Прихожу домой. Сестра встретила меня с радостными слезами; но я не встретил уже в доме того, что встречал прежде, – женских ласк матери. Дом показался мне какою-то холодною и мрачною пустыней. Не так радостен был для меня на этот раз и светлый праздник Христов.
Миновали праздники, и – я опять в Шуе.
Сестры мои недолго оставались в своем доме; старшая сестра Прасковья в июне того же года вышла замуж, в Хотимльский приход, за крестьянина деревни Погорелки Павла Ефимовича Лыкова, а младшая Анна перешла жить на Пустыньку к старшей сестре Марье Михайловне. В доме же, который по наследству принадлежал мне, поселился наш двоюродный дядя, упомянутый выше дьячок Покровской, в Дунилове, церкви Платон Алексеевич, который по случаю пожара лишился своего дома и который затем купил мой дом за 150 рублей ассигнациями (43 рубля серебром) и перенес на место своего сгоревшего дома. Деньги же за мой дом, вносимые им по частям, хранились сначала у благочинного, а потом переданы были на хранение моему дяде Петру Ивановичу, как опекуну. Кроме дома, мне достался после матушки в наследство ее жемчужный кокошник, в который она наряжалась в великие праздники и в котором ходила по церкви с тарелкой для сбора подаяний; а после родителя сохранились для меня две одежды: овчинный тулуп и сюртук или, по тогдашнему названию, сибирка из толстого синего сукна. Мне же принадлежало несколько оловянных блюд и тарелок; но кроме дома и тулупа, все прочие вещи я отдал в распоряжение старшей сестры, которая заменила для меня мать и которой я обязан дальнейшим воспитанием.

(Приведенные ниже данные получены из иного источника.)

File: config.mk
export PLATFORM = sky130hd
export DESIGN_NAME = led_sequencer
export DESIGN_NICKNAME = d
export VERILOG_FILES = /design/src/rtl/led_sequencer.sv
export SDC_FILE = /design/constraint.sdc
export NUM_CORES = 1
export LEC_CHECK = 0
export ABC_AREA = 1
export CORE_MARGIN = 1.5
export CORE_UTILIZATION = 38
export DETAILED_ROUTE_END_ITERATION = 16
export RECOVER_POWER = 100
export SLEW_MARGIN = 20
export SYNTH_ARGS = -nofsm -noshare
export SYNTH_HDL_FRONTEND = slang
export SYNTH_SLANG_ARGS = --single-unit
File: constraint.sdc
create_clock -name clk -period 5 [get_ports clk]
set_input_delay 1.25 -clock clk [delete_from_list [all_inputs] [get_ports clk]]
set_output_delay 1.25 -clock clk [all_outputs]
set_load 0.005 [all_outputs]
<file path="src/rtl/anneal_scheduler.sv">
// Annealing sequencer for the sparse p-bit multiplier array: clear, phased sweeps, sample, handoff.
// Define ANNEAL_SCHEDULER_ABORT_EN to add an abort_i input that cancels a run in flight.
//
// state   | meaning
// IDLE    | waiting for start_i
// CLEAR   | pbit_reset held for CLEAR_CYCLES cycles
// ANNEAL  | one-hot phase enables rotate, bit_shift ramps up to MAX_SHIFT
// SAMPLE  | one settle cycle with all phases off, product captured at its end
// HOLD    | sample_valid presented until the consumer accepts it
module anneal_scheduler #(
  parameter int N_BITS          = 8,
  parameter int N_PHASES        = 5,
  parameter int SWEEPS_PER_STEP = 16,
  parameter int CLEAR_CYCLES    = 2,
  parameter int MAX_SHIFT       = 3
) (
  input  logic                clk,
  input  logic                reset,
  input  logic                start_i,
`ifdef ANNEAL_SCHEDULER_ABORT_EN
  input  logic                abort_i,
`endif
  output logic                pbit_reset_o,
  output logic [N_PHASES-1:0] phase_en_o,
  output logic [1:0]          bit_shift_o,
  input  logic [N_BITS-1:0]   product_i,
  output logic [N_BITS-1:0]   sample_data_o,
  output logic                sample_valid_o,
  input  logic                sample_ready_i,
  output logic                busy_o,
  output logic                done_o
);

  localparam int CLR_W = $clog2(CLEAR_CYCLES + 1);
  localparam int SWP_W = $clog2(SWEEPS_PER_STEP + 1);
  localparam logic [1:0]          MAX_SHIFT_V = 2'(MAX_SHIFT);
  localparam logic [CLR_W-1:0]    CLR_LOAD    = CLR_W'(CLEAR_CYCLES - 1);
  localparam logic [SWP_W-1:0]    SWP_LOAD    = SWP_W'(SWEEPS_PER_STEP - 1);
  localparam logic [N_PHASES-1:0] PHASE_FIRST = N_PHASES'(1);

  typedef enum logic [2:0] {
    S_IDLE,
    S_CLEAR,
    S_ANNEAL,
    S_SAMPLE,
    S_HOLD
  } state_e;

  state_e              state_q;
  logic [CLR_W-1:0]    clear_cnt_q;
  logic [SWP_W-1:0]    sweep_cnt_q;
  logic                pbit_reset_q;
  logic [N_PHASES-1:0] phase_en_q;
  logic [1:0]          bit_shift_q;
  logic [N_BITS-1:0]   sample_data_q;
  logic                sample_valid_q;
  logic                busy_q;
  logic                done_q;
  logic                abort_w;

`ifdef ANNEAL_SCHEDULER_ABORT_EN
  assign abort_w = abort_i;
`else
  assign abort_w = 1'b0;
`endif

  always_ff @(posedge clk) begin
    if (reset) begin
      state_q        <= S_IDLE;
      clear_cnt_q    <= '0;
      sweep_cnt_q    <= '0;
      pbit_reset_q   <= 1'b0;
      phase_en_q     <= '0;
      bit_shift_q    <= '0;
      sample_data_q  <= '0;
      sample_valid_q <= 1'b0;
      busy_q         <= 1'b0;
      done_q         <= 1'b0;
    end else if (abort_w && (state_q == S_CLEAR || state_q == S_ANNEAL ||
                             state_q == S_SAMPLE)) begin
      // sample_data is deliberately left untouched so the last good product survives
      state_q        <= S_IDLE;
      clear_cnt_q    <= '0;
      sweep_cnt_q    <= '0;
      pbit_reset_q   <= 1'b0;
      phase_en_q     <= '0;
      bit_shift_q    <= '0;
      sample_valid_q <= 1'b0;
      busy_q         <= 1'b0;
      done_q         <= 1'b0;
    end else begin
      done_q <= 1'b0;
      case (state_q)
        S_IDLE: begin
          if (start_i) begin
            state_q      <= S_CLEAR;
            pbit_reset_q <= 1'b1;
            busy_q       <= 1'b1;
            clear_cnt_q  <= CLR_LOAD;
          end
        end
        S_CLEAR: begin
          if (clear_cnt_q == '0) begin
            state_q      <= S_ANNEAL;
            pbit_reset_q <= 1'b0;
            phase_en_q   <= PHASE_FIRST;
            sweep_cnt_q  <= SWP_LOAD;
          end else begin
            clear_cnt_q <= clear_cnt_q - CLR_W'(1);
          end
        end
        S_ANNEAL: begin
          if (phase_en_q[N_PHASES-1]) begin
            if (sweep_cnt_q != '0) begin
              sweep_cnt_q <= sweep_cnt_q - SWP_W'(1);
              phase_en_q  <= PHASE_FIRST;
            end else if (bit_shift_q < MAX_SHIFT_V) begin
              // new temperature lands together with phase 0 of the next sweep
              bit_shift_q <= bit_shift_q + 2'd1;
              sweep_cnt_q <= SWP_LOAD;
              phase_en_q  <= PHASE_FIRST;
            end else begin
              state_q    <= S_SAMPLE;
              phase_en_q <= '0;
            end
          end else begin
            phase_en_q <= phase_en_q << 1;
          end
        end
        S_SAMPLE: begin
          state_q        <= S_HOLD;
          sample_data_q  <= product_i;
          sample_valid_q <= 1'b1;
        end
        S_HOLD: begin
          if (sample_ready_i) begin
            state_q        <= S_IDLE;
            sample_valid_q <= 1'b0;
            done_q         <= 1'b1;
            busy_q         <= 1'b0;
            bit_shift_q    <= '0;
          end
        end
        default: begin
          state_q <= S_IDLE;
        end
      endcase
    end
  end

  assign pbit_reset_o   = pbit_reset_q;
  assign phase_en_o     = phase_en_q;
  assign bit_shift_o    = bit_shift_q;
  assign sample_data_o  = sample_data_q;
  assign sample_valid_o = sample_valid_q;
  assign busy_o         = busy_q;
  assign done_o         = done_q;

endmodule

</file>
## src/rtl/imm_rotate_encoder_if.sv

```systemverilog
// Valid/ready request and result bundle for imm_rotate_encoder.
// The master drives requests and accepts results; the slave is the encoder.
interface imm_rotate_encoder_if;
  logic        in_valid;
  logic        in_ready;
  logic [31:0] in_value;
  logic        out_valid;
  logic        out_ready;
  logic        out_found;
  logic [11:0] out_shift_operand;
  logic        out_inverted;

  modport master (
    output in_valid, in_value, out_ready,
    input  in_ready, out_valid, out_found, out_shift_operand, out_inverted
  );

  modport slave (
    input  in_valid, in_value, out_ready,
    output in_ready, out_valid, out_found, out_shift_operand, out_inverted
  );
endinterface

```

## src/rtl/imm_rotate_encoder.sv

```systemverilog
// Iterative search for a {rotate_imm, imm8} encoding of a 32-bit constant.
// Define IMM_ROT_ENC_INVERT_EN to also search ~value (MVN form) after a direct miss.
module imm_rotate_encoder #(
  parameter int ROT_PER_CYCLE = 1
) (
  input  logic                 clk,
  input  logic                 rst_n,
  imm_rotate_encoder_if.slave  bus
);

  localparam int         NUM_ROT  = 16;
  localparam logic [3:0] LAST_ROT = 4'(NUM_ROT - ROT_PER_CYCLE);
  localparam logic [3:0] ROT_STEP = 4'(ROT_PER_CYCLE);

  typedef enum logic [1:0] {
    IDLE       = 2'd0,
    SEARCH     = 2'd1,
`ifdef IMM_ROT_ENC_INVERT_EN
    SEARCH_INV = 2'd2,
`endif
    DONE       = 2'd3
  } state_t;

  state_t      state_q, state_d;
  logic [3:0]  rot_q, rot_d;
  logic        found_q, found_d;
  logic [11:0] op_q, op_d;
`ifdef IMM_ROT_ENC_INVERT_EN
  logic        inv_q, inv_d;
`endif
  logic [31:0] value_q;
  logic        load;

  logic [31:0] src;
  logic        hit;
  logic [3:0]  hit_rot;
  logic [7:0]  hit_imm;

  // Rotating left by 2r undoes the decoder's rotate-right by 2r.
  function automatic logic [31:0] rotl_even(input logic [31:0] v, input logic [3:0] r);
    return 32'(({v, v} << {r, 1'b0}) >> 32);
  endfunction

  // Candidate check: lowest rotation in this cycle's window wins.
  always_comb begin
    logic [31:0] cand;
    logic [3:0]  rr;
    cand    = '0;
    rr      = '0;
    src     = value_q;
`ifdef IMM_ROT_ENC_INVERT_EN
    if (state_q == SEARCH_INV) src = ~value_q;
`endif
    hit     = 1'b0;
    hit_rot = '0;
    hit_imm = '0;
    for (int k = 0; k < ROT_PER_CYCLE; k++) begin
      rr   = rot_q + 4'(k);
      cand = rotl_even(src, rr);
      if (!hit && (cand[31:8] == 24'd0)) begin
        hit     = 1'b1;
        hit_rot = rr;
        hit_imm = cand[7:0];
      end
    end
  end

  // Next-state and result update
  always_comb begin
    state_d = state_q;
    rot_d   = rot_q;
    found_d = found_q;
    op_d    = op_q;
`ifdef IMM_ROT_ENC_INVERT_EN
    inv_d   = inv_q;
`endif
    load    = 1'b0;
    case (state_q)
      IDLE: begin
        if (bus.in_valid) begin
          load    = 1'b1;
          rot_d   = '0;
          found_d = 1'b0;
          op_d    = '0;
`ifdef IMM_ROT_ENC_INVERT_EN
          inv_d   = 1'b0;
`endif
          state_d = SEARCH;
        end
      end
      SEARCH: begin
        if (hit) begin
          found_d = 1'b1;
          op_d    = {hit_rot, hit_imm};
          state_d = DONE;
        end else if (rot_q == LAST_ROT) begin
          rot_d   = '0;
          found_d = 1'b0;
          op_d    = '0;
`ifdef IMM_ROT_ENC_INVERT_EN
          state_d = SEARCH_INV;
`else
          state_d = DONE;
`endif
        end else begin
          rot_d = rot_q + ROT_STEP;
        end
      end
`ifdef IMM_ROT_ENC_INVERT_EN
      SEARCH_INV: begin
        if (hit) begin
          found_d = 1'b1;
          op_d    = {hit_rot, hit_imm};
          inv_d   = 1'b1;
          state_d = DONE;
        end else if (rot_q == LAST_ROT) begin
          rot_d   = '0;
          found_d = 1'b0;
          op_d    = '0;
          inv_d   = 1'b0;
          state_d = DONE;
        end else begin
          rot_d = rot_q + ROT_STEP;
        end
      end
`endif
      DONE: begin
        if (bus.out_ready) state_d = IDLE;
      end
      default: state_d = IDLE;
    endcase
  end

  always_ff @(posedge clk or negedge rst_n) begin
    if (!rst_n) begin
      state_q <= IDLE;
      rot_q   <= '0;
      found_q <= 1'b0;
      op_q    <= '0;
`ifdef IMM_ROT_ENC_INVERT_EN
      inv_q   <= 1'b0;
`endif
    end else begin
      state_q <= state_d;
      rot_q   <= rot_d;
      found_q <= found_d;
      op_q    <= op_d;
`ifdef IMM_ROT_ENC_INVERT_EN
      inv_q   <= inv_d;
`endif
    end
  end

  // The latched constant is pure data and is only meaningful after a load.
  always_ff @(posedge clk) begin
    if (load) value_q <= bus.in_value;
  end

  assign bus.in_ready          = (state_q == IDLE);
  assign bus.out_valid         = (state_q == DONE);
  assign bus.out_found         = found_q;
  assign bus.out_shift_operand = op_q;
`ifdef IMM_ROT_ENC_INVERT_EN
  assign bus.out_inverted      = inv_q;
`else
  assign bus.out_inverted      = 1'b0;
`endif

endmodule

```

## src/flat_wrapper.sv

```systemverilog
// flat-port wrapper written by rule: the top's interface ports become plain ports
module imm_rotate_encoder_flat 
#(
  parameter int ROT_PER_CYCLE = 1
)
  (clk, rst_n, bus_in_valid, bus_in_value, bus_out_ready, bus_in_ready, bus_out_valid, bus_out_found, bus_out_shift_operand, bus_out_inverted);
  imm_rotate_encoder_if bus_i ();
  input  logic clk;
  input  logic rst_n;
  input wire logic [$bits(bus_i.in_valid)-1:0] bus_in_valid;
  input wire logic [$bits(bus_i.in_value)-1:0] bus_in_value;
  input wire logic [$bits(bus_i.out_ready)-1:0] bus_out_ready;
  output wire logic [$bits(bus_i.in_ready)-1:0] bus_in_ready;
  output wire logic [$bits(bus_i.out_valid)-1:0] bus_out_valid;
  output wire logic [$bits(bus_i.out_found)-1:0] bus_out_found;
  output wire logic [$bits(bus_i.out_shift_operand)-1:0] bus_out_shift_operand;
  output wire logic [$bits(bus_i.out_inverted)-1:0] bus_out_inverted;
  assign bus_i.in_valid = bus_in_valid;
  assign bus_i.in_value = bus_in_value;
  assign bus_i.out_ready = bus_out_ready;
  assign bus_in_ready = bus_i.in_ready;
  assign bus_out_valid = bus_i.out_valid;
  assign bus_out_found = bus_i.out_found;
  assign bus_out_shift_operand = bus_i.out_shift_operand;
  assign bus_out_inverted = bus_i.out_inverted;
  imm_rotate_encoder #(.ROT_PER_CYCLE(ROT_PER_CYCLE)) u_core (.clk(clk), .rst_n(rst_n), .bus(bus_i));
endmodule
```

По случаю появления в пределах Владимирской губернии губительной болезни – холеры, нас отпустили на вакацию раньше обыкновенного – кажется, 8-го июля.
Подходя к Дунилову, я рассуждал сам с собою, куда мне наперед идти: в Горицы ли, к дяде и отцу крестному, или на Пустыньку, к сестре Марии Михайловне? Я решил идти на первый раз прежде в Горицы, куда сильно влекла меня любовь к родине; но я встретил здесь не очень ласковый прием. Жена дяди, Татьяна Ивановна, не отличавшаяся вообще нежным сердцем, смотрела на меня не очень благоприятно по той, как мне думалось всегда, причине, что я – сирота – учился лучше ее сына и всегда приходил домой с наградами, которые каждый раз возбуждали в ней неудовольствие. Но я, пробывши дня два-три в Горицах, спешил потом на Пустыньку, где сестра и зять встречали меня с любовью, но где стесняла и тяготила меня их семейная скудость и почти нищета. Впрочем, на воскресные и праздничные дни я всегда возвращался в Горицы, куда привлекал меня родной благолепный храм и с детства знакомое общество молящихся. Таким образом, во все время вакации я вел скитальческую жизнь, и это продолжалось до самого окончания мною курса семинарии; только впоследствии я имел уже больше мест для своего пристанища.
Чтобы не быть в тягость другим и не быть тунеядцем, я старался и почти обязан был зарабатывать для себя насущный хлеб теми или другими трудами. В Горицах я помогал двоюродным сестрам, занимавшимся тканьем красной пестряди, в их ремесле, приготовлением для них цевок и т. п.; на Пустыньке я разделял с зятем и сестрой их земледельческие труды: жал хлеб, возил с поля на гумно снопы, молотил и проч. Но эти труды и занятия наводили на меня истинную тоску, хотя я должен был скрывать ее. Мои душевные стремления все направлены были к чтению книг и списыванию стихов и литературных статей.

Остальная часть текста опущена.